Security The privilege scope of a task is limited to the container it runs in. Root in the container would have no root privileges on the host for example. Linux capabilities possessed by the task, devices accessible to it etc. can be controlled.
Performance isolation Containers provide dynamically tunable limits on a task's use of resources such as CPU, memory and IO bandwidth.
Consistency All tasks of an application run in an identical software environment defined by the container and its image, regardless of the state of the host. For example, an application could run in an Ubuntu environment making use of Ubuntu-specific software, while the host itself runs RHEL.
Quick provisioning The central repository of container images decouples software state and configuration from hardware enabling a relatively stateless base platform to be rapidly provisioned for a YARN application by automatically pulling right container image on demand.
Programmability Dockerfiles provide a fast and canonical mechanism to produce the file system context and configuration required for a YARN application.
Realizing these benefits requires changes to both Docker and YARN. Several of the necessary Docker features for the above such as excluding intermediate data directory from copy-on-write file system and adding data node Unix socket from host into the container for short-circuit IO are already available. The following new pieces of work needs to be done.
YARN Docker executor
An initial patch of Docker executor.
- Some of the Docker features below may only be made available via its REST endpoint. Docker executor should connect to it rather than shell out to invoke those functions.

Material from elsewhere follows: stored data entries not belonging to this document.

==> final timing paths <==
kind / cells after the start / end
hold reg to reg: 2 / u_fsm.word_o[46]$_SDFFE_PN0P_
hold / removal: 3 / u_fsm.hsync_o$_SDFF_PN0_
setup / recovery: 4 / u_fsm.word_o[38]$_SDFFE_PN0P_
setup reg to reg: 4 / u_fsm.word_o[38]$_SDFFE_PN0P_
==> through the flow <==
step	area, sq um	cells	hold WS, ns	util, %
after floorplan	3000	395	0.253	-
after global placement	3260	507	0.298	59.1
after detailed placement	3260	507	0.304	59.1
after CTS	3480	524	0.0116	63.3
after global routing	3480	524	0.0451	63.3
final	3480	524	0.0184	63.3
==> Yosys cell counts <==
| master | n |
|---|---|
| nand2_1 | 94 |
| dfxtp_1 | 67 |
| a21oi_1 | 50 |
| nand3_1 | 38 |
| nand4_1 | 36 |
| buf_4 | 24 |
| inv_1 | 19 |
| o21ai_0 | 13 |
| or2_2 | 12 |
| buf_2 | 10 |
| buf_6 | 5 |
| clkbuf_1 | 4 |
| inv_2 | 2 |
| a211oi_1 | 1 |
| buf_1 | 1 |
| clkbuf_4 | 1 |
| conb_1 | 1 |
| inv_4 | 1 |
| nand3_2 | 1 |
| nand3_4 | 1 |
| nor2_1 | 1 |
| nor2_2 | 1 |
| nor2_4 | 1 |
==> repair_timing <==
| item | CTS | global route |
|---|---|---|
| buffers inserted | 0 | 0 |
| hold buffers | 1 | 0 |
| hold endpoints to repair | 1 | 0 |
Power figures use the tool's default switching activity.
**src/rtl/ppi_pkg.sv**
```systemverilog
package ppi_pkg;
  localparam int PW = 8;
  localparam int SELW = $clog2(PW);

  // Port C line roles in bidirectional mode
  localparam int PIN_OBF  = 7;
  localparam int PIN_ACK  = 6;
  localparam int PIN_IBF  = 5;
  localparam int PIN_STB  = 4;
  localparam int PIN_INTR = 3;
  localparam int LOW_TOP  = 2;
  localparam int HALF     = PW / 2;

  typedef enum logic [1:0] {
    SEL_A   = 2'd0,
    SEL_B   = 2'd1,
    SEL_C   = 2'd2,
    SEL_CTL = 2'd3
  } sel_e;

  typedef struct packed {
    logic bidir;
    logic a_in;
    logic cu_in;
    logic b_in;
    logic cl_in;
  } cfg_t;

  localparam cfg_t CFG_RESET = '{bidir: 1'b0, a_in: 1'b1, cu_in: 1'b1, b_in: 1'b1, cl_in: 1'b1};
endpackage

```
**src/rtl/ppi_sync.sv**
```systemverilog
module ppi_sync #(
  parameter int STAGES = 2
) (
  input  logic clk,
  input  logic rst,
  input  logic d,
  output logic q
);
  logic [STAGES-1:0] chain;

  generate
    if (STAGES == 1) begin : g_one
      always_ff @(posedge clk) begin
        if (rst) chain <= 1'b1;
        else     chain <= d;
      end
    end else begin : g_many
      always_ff @(posedge clk) begin
        if (rst) chain <= '1;
        else     chain <= {chain[STAGES-2:0], d};
      end
    end
  endgenerate

  assign q = chain[STAGES-1];
endmodule

```
**src/rtl/ppi_cfg.sv**
```systemverilog
module ppi_cfg
  import ppi_pkg::*;
(
  input  logic            clk,
  input  logic            rst,
  input  logic            wr_ctl,
  input  logic [PW-1:0]   din,
  output cfg_t            cfg,
  output logic            mode_wr,
  output logic            bsr_wr,
  output logic [SELW-1:0] bsr_sel,
  output logic            bsr_val
);
  assign mode_wr = wr_ctl & din[PW-1];
  assign bsr_wr  = wr_ctl & ~din[PW-1];
  assign bsr_sel = din[SELW:1];
  assign bsr_val = din[0];

  always_ff @(posedge clk) begin
    if (rst) begin
      cfg <= CFG_RESET;
    end else if (mode_wr) begin
      cfg.bidir <= din[6];
      cfg.a_in  <= din[4];
      cfg.cu_in <= din[3];
      cfg.b_in  <= din[1];
      cfg.cl_in <= din[0];
    end
  end

  // One-direction strobed group A encoding behaves as simple I/O
  AST_STROBED_AS_SIMPLE: assert property (@(posedge clk) disable iff (rst)
    (mode_wr && din[6:5] == 2'b01) |=> (!cfg.bidir && cfg.a_in == $past(din[4])));
endmodule

```
**src/rtl/ppi_hsk.sv**
```systemverilog
module ppi_hsk
  import ppi_pkg::*;
#(
  parameter int SYNC_STAGES = 2
) (
  input  logic            clk,
  input  logic            rst,
  input  logic            bidir,
  input  logic            mode_wr,
  input  logic            wr_pa,
  input  logic            rd_pa,
  input  logic            bsr_wr,
  input  logic [SELW-1:0] bsr_sel,
  input  logic            bsr_val,
  input  logic            ack_n_pin,
  input  logic            stb_n_pin,
  input  logic [PW-1:0]   pa_pins,
  output logic            obf,
  output logic            ibf,
  output logic            inte1,
  output logic            inte2,
  output logic            intr,
  output logic [PW-1:0]   in_latch
);
  logic ack_s, stb_s, ack_d, stb_d, ack_fall, stb_fall;

  ppi_sync #(.STAGES(SYNC_STAGES)) u_ack (.clk(clk), .rst(rst), .d(ack_n_pin), .q(ack_s));
  ppi_sync #(.STAGES(SYNC_STAGES)) u_stb (.clk(clk), .rst(rst), .d(stb_n_pin), .q(stb_s));

  always_ff @(posedge clk) begin
    if (rst) begin
      ack_d <= 1'b1;
      stb_d <= 1'b1;
    end else begin
      ack_d <= ack_s;
      stb_d <= stb_s;
    end
  end

  assign ack_fall = bidir & ack_d & ~ack_s;
  assign stb_fall = bidir & stb_d & ~stb_s;

  always_ff @(posedge clk) begin
    if (rst || mode_wr) begin
      obf   <= 1'b0;
      ibf   <= 1'b0;
      inte1 <= 1'b0;
      inte2 <= 1'b0;
    end else begin
      if (bidir && wr_pa)  obf <= 1'b1;
      else if (ack_fall)   obf <= 1'b0;
      if (stb_fall)             ibf <= 1'b1;
      else if (bidir && rd_pa)  ibf <= 1'b0;
      if (bidir && bsr_wr && bsr_sel == SELW'(PIN_ACK)) inte1 <= bsr_val;
      if (bidir && bsr_wr && bsr_sel == SELW'(PIN_STB)) inte2 <= bsr_val;
    end
  end

  always_ff @(posedge clk) begin
    if (rst)           in_latch <= '0;
    else if (stb_fall) in_latch <= pa_pins;
  end

  assign intr = (inte1 & ack_s & ~obf) | (inte2 & stb_s & ibf);

  AST_OBF_SET: assert property (@(posedge clk) disable iff (rst)
    (bidir && wr_pa && !mode_wr) |=> obf);
  AST_IBF_SET: assert property (@(posedge clk) disable iff (rst)
    (stb_fall && !mode_wr) |=> ibf);
  AST_IBF_CLEAR: assert property (@(posedge clk) disable iff (rst)
    (bidir && rd_pa && !stb_fall && !mode_wr) |=> !ibf);
  AST_MODE_CLEARS: assert property (@(posedge clk) disable iff (rst)
    mode_wr |=> (!obf && !ibf && !inte1 && !inte2));
endmodule

```
**src/rtl/ppi_top.sv**
```systemverilog
module ppi_top
  import ppi_pkg::*;
#(
  parameter int SYNC_STAGES = 2
) (
  input  logic          clk,
  input  logic          rst,
  input  logic          cs_n,
  input  logic          rd_n,
  input  logic          wr_n,
  input  logic [1:0]    addr,
  input  logic [PW-1:0] din,
  output logic [PW-1:0] dout,
  input  logic [PW-1:0] pa_in,
  output logic [PW-1:0] pa_out,
  output logic [PW-1:0] pa_oe,
  input  logic [PW-1:0] pb_in,
  output logic [PW-1:0] pb_out,
  output logic [PW-1:0] pb_oe,
  input  logic [PW-1:0] pc_in,
  output logic [PW-1:0] pc_out,
  output logic [PW-1:0] pc_oe
);
  logic wr, rd;
  cfg_t cfg;
  logic mode_wr, bsr_wr, bsr_val;
  logic [SELW-1:0] bsr_sel;
  logic [PW-1:0] lat_a, lat_b, lat_c, in_latch, rd_mux, c_simple;
  logic obf, ibf, inte1, inte2, intr;

  assign wr = ~cs_n & ~wr_n;
  assign rd = ~cs_n & ~rd_n & wr_n;

  ppi_cfg u_cfg (
    .clk(clk), .rst(rst), .wr_ctl(wr && addr == SEL_CTL), .din(din),
    .cfg(cfg), .mode_wr(mode_wr), .bsr_wr(bsr_wr), .bsr_sel(bsr_sel), .bsr_val(bsr_val)
  );

  ppi_hsk #(.SYNC_STAGES(SYNC_STAGES)) u_hsk (
    .clk(clk), .rst(rst), .bidir(cfg.bidir), .mode_wr(mode_wr),
    .wr_pa(wr && addr == SEL_A), .rd_pa(rd && addr == SEL_A),
    .bsr_wr(bsr_wr), .bsr_sel(bsr_sel), .bsr_val(bsr_val),
    .ack_n_pin(pc_in[PIN_ACK]), .stb_n_pin(pc_in[PIN_STB]), .pa_pins(pa_in),
    .obf(obf), .ibf(ibf), .inte1(inte1), .inte2(inte2), .intr(intr), .in_latch(in_latch)
  );

  // Output latches
  always_ff @(posedge clk) begin
    if (rst || mode_wr) begin
      lat_a <= '0;
      lat_b <= '0;
      lat_c <= '0;
    end else begin
      if (wr && addr == SEL_A) lat_a <= din;
      if (wr && addr == SEL_B) lat_b <= din;
      if (wr && addr == SEL_C) lat_c <= din;
      else if (bsr_wr)         lat_c[bsr_sel] <= bsr_val;
    end
  end

  assign pa_out = lat_a;
  assign pa_oe  = cfg.bidir ? {PW{~pc_in[PIN_ACK]}} : {PW{~cfg.a_in}};
  assign pb_out = lat_b;
  assign pb_oe  = {PW{~cfg.b_in}};

  // Port C per-line pin mux
  generate
    for (genvar i = 0; i < PW; i++) begin : g_pc
      logic line_in;
      assign line_in     = (i >= HALF) ? cfg.cu_in : cfg.cl_in;
      assign c_simple[i] = line_in ? pc_in[i] : lat_c[i];
      if (i == PIN_OBF) begin : g_obf
        assign pc_out[i] = cfg.bidir ? ~obf : lat_c[i];
        assign pc_oe[i]  = cfg.bidir | ~line_in;
      end else if (i == PIN_IBF) begin : g_ibf
        assign pc_out[i] = cfg.bidir ? ibf : lat_c[i];
        assign pc_oe[i]  = cfg.bidir | ~line_in;
      end else if (i == PIN_INTR) begin : g_intr
        assign pc_out[i] = cfg.bidir ? intr : lat_c[i];
        assign pc_oe[i]  = cfg.bidir | ~line_in;
      end else if (i == PIN_ACK || i == PIN_STB) begin : g_hin
        assign pc_out[i] = lat_c[i];
        assign pc_oe[i]  = ~cfg.bidir & ~line_in;
      end else begin : g_plain
        assign pc_out[i] = lat_c[i];
        assign pc_oe[i]  = ~line_in;
      end
    end
  endgenerate

  always_comb begin
    unique case (addr)
      SEL_A:   rd_mux = cfg.bidir ? in_latch : (cfg.a_in ? pa_in : lat_a);
      SEL_B:   rd_mux = cfg.b_in ? pb_in : lat_b;
      SEL_C:   rd_mux = cfg.bidir ? {~obf, inte1, ibf, inte2, intr, c_simple[LOW_TOP:0]}
                                  : c_simple;
      default: rd_mux = '0;
    endcase
  end

  assign dout = rd ? rd_mux : '0;

  AST_RESET_ALL_INPUT: assert property (@(posedge clk) disable iff (rst)
    $fell(rst) |-> (pa_oe == '0 && pb_oe == '0 && pc_oe == '0));
  AST_PA_HIZ_ACK_HIGH: assert property (@(posedge clk) disable iff (rst)
    (cfg.bidir && pc_in[PIN_ACK]) |-> (pa_oe == '0));
  AST_BSR_KEEPS_MODE: assert property (@(posedge clk) disable iff (rst)
    bsr_wr |=> (pa_oe == $past(pa_oe) || cfg.bidir) && pb_oe == $past(pb_oe));
  AST_IDLE_BUS_QUIET: assert property (@(posedge clk) disable iff (rst)
    (cs_n || rd_n) |-> dout == '0);
endmodule

```
**config.mk**
```make
export PLATFORM = sky130hd
export DESIGN_NAME = ppi_top
export DESIGN_NICKNAME = d
export VERILOG_FILES = /design/src/rtl/ppi_pkg.sv /design/src/rtl/ppi_sync.sv /design/src/rtl/ppi_cfg.sv /design/src/rtl/ppi_hsk.sv /design/src/rtl/ppi_top.sv
export SDC_FILE = /design/constraint.sdc
export NUM_CORES = 1
export LEC_CHECK = 0
export BUFFER_PORTS_ARGS = -buffer_cell sky130_fd_sc_hd__buf_4
export CAP_MARGIN = 20
export CORE_MARGIN = 3
export CORE_UTILIZATION = 45
export CTS_CLUSTER_SIZE = 30
export DETAILED_ROUTE_END_ITERATION = 8
export PLACE_DENSITY = 0.8
export SYNTH_ARGS = -nofsm -noshare
export SYNTH_HDL_FRONTEND = slang
export SYNTH_SLANG_ARGS = --single-unit
```
**constraint.sdc**
```tcl
create_clock -name clk -period 1.5 [get_ports clk]
set_clock_uncertainty 0.05 [all_clocks]
set_input_delay 0.075 -clock clk [delete_from_list [all_inputs] [get_ports clk]]
set_output_delay 0.075 -clock clk [all_outputs]
set_load 0.05 [all_outputs]
```
==> flow_summary.json, run 1 <==
{
  "slew_hr": 0.692,
  "ys_ff_latch": 47,
  "clock_latency_ps": 290,
  "antenna-diode-count": 0,
  "max_ir_drop_vdd_mv": 0.719,
  "max_clock_freq_ghz": 0.563,
  "unrepaired_setup_endpoints_after_global_routing": "true",
  "clkTransAtPathRegs_ps": 90,
  "outcome": "finished, violations left",
  "timing.reg2reg.setup_slack_ps": 70,
  "syn_nets": 356,
  "max_cap_viol_count": 0,
  "first_pass_grt_wire_length_um": 13900,
  "crit_path_frequent_cell": "sky130_fd_sc_hd__mux2_4",
  "synth-warning-count": 0,
  "core_region_area_um2": 5680,
  "seq_area_frac_synth": 0.347,
  "fin_total_pwr_mw": 2.71,
  "syn_inst": 317,
  "regToRegEndpoint": "u_hsk.in_latch[6]",
  "drt_pre_antenna_iters": 4,
  "critPathRequiredTime_ps": 1370,
  "first_global_vias": 2663,
  "worst_slew_pin_slew_ps": 460,
  "dieArea_um2": 7000,
  "critical_path_peak_fanout": 3,
  "routabilityCongestion": 0.953,
  "grt_remaining_overflow": 0,
  "hold_path.class": "in2reg",
  "drt-initial-drc-count": 283,
  "syn-mean-instance-area_um2": 8.56,
  "maximum_number_of_pins_on_one_net_before_global_route_repair": 21,
  "synth_largest_type_area_fraction": 0.347,
  "worstSetupPathType": "reg2out",
  "static-leakage-power_nw": 1.80,
  "io_buffers": 94,
  "clock_tree.buffer_depth": 2,
  "drt-total-wl_um": 8750,
  "globalRouteTotalUtil": 0.243,
  "fp-row-count": 27,
  "synth.cell_area_um2": 2710,
  "cts-root-buf": "sky130_fd_sc_hd__clkbuf_8",
  "final-instance-count-excl-fill": 484,
  "number_of_antenna_violations_at_the_first_check_in_global_routing": 0,
  "slowest_delay_ps": 380,
  "finalWorstSetupSlack_ps": -275,
  "timing.final.setup_violations": 16,
  "synth.distinct_cells": 37,
  "async_reset_ff_frac": 0,
  "worstPathArrival_ps": 1650,
  "post_route_cells_drive_above_1_share": 0.488,
  "antenna_violating_nets_remaining": 0,
  "cts_tree": "built",
  "cts-htree-levels": 2,
  "dp_cells": 457,
  "layout_min_cycle_time_ps": 1770,
  "die_y_um": 83.6,
  "route.detailed.wl_per_inst_um": 18.1,
  "timing.final.crit_share": 1.18,
  "dp.final_hpwl_um": 6260,
  "failed_checks": "setup timing",
  "synth_edf_count": 0,
  "critical-path-top-delay-family": "multiplexers",
  "detailroute.via_count": 2682,
  "mostFrequentLayoutCells": "sky130_fd_sc_hd__buf_4, sky130_fd_sc_hd__nand2_1, sky130_fd_sc_hd__mux2i_1, sky130_fd_sc_hd__dfxtp_1, sky130_fd_sc_hd__nor2_1",
  "vias_per_cell": 5.54,
  "initial_core_util": 0.478,
  "worstSetupEndpointType": "primary output",
  "pwr_density_cell_nw_per_um2": 662,
  "whs_path_cells": 3,
  "placedInstanceArea_um2": 3510,
  "path_cells": "mux2_4 -> mux2_4 -> o21ai_4 -> a21oi_4 -> buf_6",
  "synth_top_cell_by_area": "sky130_fd_sc_hd__dfxtp_1",
  "hold_viol_final": 0,
  "cts_made_buffers": 5,
  "layout.nets": 451,
  "cts_num_sinks": 47,
  "start_kind": "flip-flop",
  "r2r_cells": 7,
  "cp_num_buf_inv": 1,
  "cpMaxStageDelayCell": "sky130_fd_sc_hd__dfxtp_4",
  "layout.cells.most_common": "sky130_fd_sc_hd__buf_4",
  "ys.flop_type": "sky130_fd_sc_hd__dfxtp_1",
  "min_from": "din[5]",
  "launch_point_of_the_worst_reg_to_reg_path": "u_cfg.cfg[4]",
  "synthTopCellsByArea": "sky130_fd_sc_hd__dfxtp_1, sky130_fd_sc_hd__mux2i_1, sky130_fd_sc_hd__buf_4",
  "die_w_um": 83.6,
  "timing_max_transition_violations_final": 0,
  "syn2layout_area_growth_pct": 50.9,
  "boundaryPins": 95,
  "drcViolationCount": 0,
  "final_area_um2": 4090,
  "hold-path-endpoint": "pa_out[5]"
}
[area by class of cell]
| class | count | area [µm²] |
|---|---|---|
| clock buffer | 5 | 68.8 |
| sequential | 47 | 965 |
| fill | 417 | 1580 |
| multi-input combinational | 219 | 1680 |
| timing repair buffer | 136 | 1270 |
| tap | 72 | 90.1 |
| inverter | 3 | 11.3 |
| clock inverter | 2 | 13.8 |
[worst max path at each step]
stage,from,end,slack (ps),cells past startpoint
finish,u_cfg.cfg[3],dout[3],-270,5
global route,u_cfg.cfg[3],dout[3],-330,5
CTS,u_cfg.cfg[3],dout[3],-300,5
detailed placement,u_cfg.cfg[1],dout[0],-110,4
global placement,u_cfg.cfg[3],dout[6],-80,6
floorplan,u_cfg.cfg[4],pa_oe[1],-60,4
[cell families (layout without fill, tap and decap cells)]
| kind of cell | count (synthesis) | in the layout | synth area share |
|---|---|---|---|
| simple gates | 111 | 111 | 0.201 |
| compound gates | 56 | 56 | 0.137 |
| mux | 52 | 52 | 0.198 |
| buf+inv | 51 | 146 | 0.116 |
| flops | 47 | 47 | 0.347 |
[stage by stage]
stage	utilization	setup TNS, ps	setup slack [ps]	hold WS [ps]
after detailed placement	0.618	-678	-114	233
after CTS	0.700	-1950	-303	14.7
after global placement	0.618	-431	-75.8	234
after global routing	0.721	-3240	-332	8.29
after floorplan	-	-435	-62.1	132
final	0.721	-2270	-275	23.0
[flip-flops by register name, indices dropped and copies added, names as in the netlist]
signal / count
u_hsk.inte1: 1
u_hsk.stb_d: 1
u_hsk.ibf: 1
lat_c: 8
u_hsk.obf: 1
u_cfg.cfg: 5
pb_out: 8
u_hsk.u_ack.chain: 2
u_hsk.in_latch: 8
u_hsk.u_stb.chain: 2
u_hsk.ack_d: 1
u_hsk.inte2: 1
pa_out: 8
[report_power, final]
group          leakage [nW]  internal [mW]  switching [mW]
registers             0.383           1.27          0.0250
logic                  1.38          0.290           0.382
clock network        0.0440          0.320           0.428
total                  1.80           1.88           0.835
[worst min-delay path: stages]
cell	delay, ps
sky130_fd_sc_hd__buf_4	120
sky130_fd_sc_hd__mux2i_1	70
sky130_fd_sc_hd__nor2_1	70
[cell usage after synthesis, drive strengths merged (4+ instances only)]
library cell  instances
a22oi                 7
nor2                 34
nor2b                 6
clkbuf               15
mux2i                38
mux2                 14
a211o                 4
nand2                41
or2                   7
a21oi                18
buf                  33
dfxtp                47
a211oi                6
o21ai                14
[timing repair]
action,CTS,global route
pin swaps,9,8
setup buffers,9,1
hold buffers,11,0
setup endpoints to repair,30,31
hold endpoints to repair,11,0
gates resized for setup,58,34
[routing by layer]
| layer | track usage | share of wire |
|---|---|---|
| met1 | 0.306 | 0.39 |
| met2 | 0.424 | 0.51 |
| met3 | 0.0385 | 0.078 |
| met4 | 0.0746 | 0.026 |
| met5 | 0 | 0 |
Power figures use the tool's default switching activity.
==> inputs of run 2 (changes only) <==
- CORE_ASPECT_RATIO: default -> 1.4
- CORE_UTILIZATION: 45 -> 54
- PLACE_DENSITY: 0.8 -> 0.89
- clock period: 1.5 -> 2.1 ns (I/O delays scaled with it)
==> run 2 against run 1 <==
- the flow now finishes without violations
- wire length decreased by 13%
- die area shrank 15%
- largest cell class unchanged
- sequential share of layout area up 3.5 points
==> flow_summary.json, run 2 (same netlist as run 1, synthesis figures left out) <==
{
  "pwr_density_cell_nw_per_um2": 571,
  "maximum_number_of_pins_on_one_net_before_global_route_repair": 23,
  "fin_hold_ws_ps": 7.31,
  "fp-row-count": 29,
  "final-instance-count-excl-fill": 450,
  "cts-htree-levels": 2,
  "vias_per_cell": 5.65,
  "core_region_area_um2": 4680,
  "critPathRequiredTime_ps": 1950,
  "grt_remaining_overflow": 0,
  "timing.final.crit_share": 0.958,
  "hold_path.class": "in2reg",
  "drcViolationCount": 0,
  "layout.nets": 427,
  "path_cells": "buf_4 -> mux2i_1 -> o21ai_0 -> a22oi_1 -> a21oi_1 -> buf_4",
  "drt-initial-drc-count": 244,
  "start_kind": "flip-flop",
  "cts_num_sinks": 47,
  "critical_path_peak_fanout": 9,
  "layout_min_cycle_time_ps": 2010,
  "first_pass_grt_wire_length_um": 12100,
  "die_y_um": 89.9,
  "number_of_antenna_violations_at_the_first_check_in_global_routing": 0,
  "cts-root-buf": "sky130_fd_sc_hd__clkbuf_8",
  "r2r_cells": 4,
  "boundaryPins": 95,
  "launch_point_of_the_worst_reg_to_reg_path": "u_cfg.cfg[4]",
  "crit_path_frequent_cell": "sky130_fd_sc_hd__buf_4",
  "finalWorstSetupSlack_ps": 89.1,
  "slew_hr": 0.594,
  "post-place-ws_ps": 423,
  "drt_pre_antenna_iters": 4,
  "drt-total-wl_um": 7620,
  "die_w_um": 65.9,
  "initial_core_util": 0.580,
  "route.detailed.wl_per_inst_um": 16.9,
  "static-leakage-power_nw": 1.60,
  "unrepaired_setup_endpoints_after_global_routing": "false",
  "critPathCapture": "dout[6]",
  "antenna_violating_nets_remaining": 0,
  "worstPathArrival_ps": 1860,
  "detailroute.via_count": 2541,
  "layout.cells.most_common": "sky130_fd_sc_hd__buf_4",
  "max_ir_drop_vdd_mv": 0.441,
  "timing_max_transition_violations_final": 0,
  "worst_setup_path_startpoint": "u_cfg.cfg[3]",
  "clkTransAtPathRegs_ps": 90,
  "whs_path_cells": 2,
  "max_cap_viol_count": 0,
  "dieArea_um2": 5920,
  "setup_total_negative_slack_ps": 0,
  "post_route_cells_drive_above_1_share": 0.371,
  "routabilityCongestion": 0.893,
  "outcome": "finished, final reports clean",
  "io_buffers": 94,
  "postCtsSetupRepairBufs": 0,
  "hold_viol_final": 0,
  "clock_tree.buffer_depth": 2,
  "layout.core_utilization": 0.743,
  "dp.final_hpwl_um": 5620,
  "globalRouteTotalUtil": 0.262,
  "syn2layout_area_growth_pct": 28.1,
  "regToRegEndpoint": "u_hsk.in_latch[5]",
  "cts_tree": "built",
  "timing.final.setup_violations": 0,
  "slowest_delay_ps": 360,
  "first_global_vias": 2449,
  "worstSetupEndpointType": "primary output",
  "max_clock_freq_ghz": 0.497,
  "clock_latency_ps": 310,
  "worstSetupPathType": "reg2out",
  "timing.reg2reg.setup_slack_ps": 420,
  "worst_slew_pin_slew_ps": 608,
  "cts_made_buffers": 5,
  "antenna-diode-count": 0,
  "mostFrequentLayoutCells": "sky130_fd_sc_hd__buf_4, sky130_fd_sc_hd__dfxtp_1, sky130_fd_sc_hd__nand2_1, sky130_fd_sc_hd__mux2i_1, sky130_fd_sc_hd__nor2_1",
  "min_from": "din[4]",
  "dp_cells": 435,
  "cpMaxStageDelayCell": "sky130_fd_sc_hd__dfxtp_1"
}
-- run 2: area by class of cell --
cell class / count / area [µm²]
Multi-Input combinational cell: 219 / 1480
Fill cell: 362 / 1200
Sequential cell: 47 / 941
Timing Repair Buffer: 112 / 865
Tap cell: 62 / 77.6
Clock buffer: 5 / 68.8
Clock inverter: 2 / 37.5
Inverter: 3 / 11.3
-- run 2: worst min-delay path by stage --
stage	endpoint	slack [ps]
final	u_cfg.cfg[3]	7
after global routing	u_cfg.cfg[3]	30
after detailed placement	u_hsk.u_stb.chain[0]	260
after CTS	u_cfg.cfg[3]	10
after global placement	u_hsk.u_stb.chain[0]	260
after floorplan	u_hsk.u_ack.chain[0]	160
-- run 2: timing repair --
item | CTS | global route
hold buffers | 8 | 0
resized for setup | 0 | 1
endpoints found under the setup margin | 0 | 2
hold endpoints to repair | 8 | 0
-- run 2: power breakdown --
part | total [mW] | internal [mW] | switching (mW)
logic | 0.392 | 0.156 | 0.236
clock network | 0.669 | 0.348 | 0.321
registers | 0.924 | 0.909 | 0.0158
-- run 2: through the flow --
stage	instance area [µm²]	power, mW
global route	3480	2.04
CTS	3470	1.98
global placement	3290	1.31
detailed placement	3290	1.32
finish	3480	1.99
floorplan	2730	1.19
-- run 2: critical path: cells and delay by family (launching register included) --
family,cells,cell delay [ps]
compound gates,3,630
buf+inv,2,440
flops,1,360
mux,1,110
-- run 2: per-layer routing --
metal,track usage,part of all wire
met2,0.433,0.50
met5,0,0
met3,0.0449,0.065
met1,0.322,0.40
met4,0.126,0.035
==> inputs of run 3 (changes only) <==
- CORE_UTILIZATION: 54 -> 50
- HOLD_SLACK_MARGIN: default -> 0.1
- PLACE_DENSITY: 0.89 -> 0.84
- clock period: 2.1 -> 2.2 ns (I/O delays scaled with it)
==> run 3 against run 2 <==
- die area rose by 7.4%
- sequential share of layout area fell by 1.3 points
- critical path depth fell by 1
- flip-flop and latch count did not move
- critical path type unchanged
- largest cell class unchanged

Docker support for user namespaces to map root user in the container to an unprivileged user on the host. Currently root in a Docker container has root privileges on the host.
Container network configuration that allows the task and application master containers to talk to each other. The NAT'ed non-routable IP addresses assigned by Docker don't allow the task to reach the application master running in a container on a different host. Possible approaches to addressing this and relevant tickets are outlined here.
Dynamic tuning of resource limits for granular control over resources allocation. Docker currently does not allow changing container resources once created.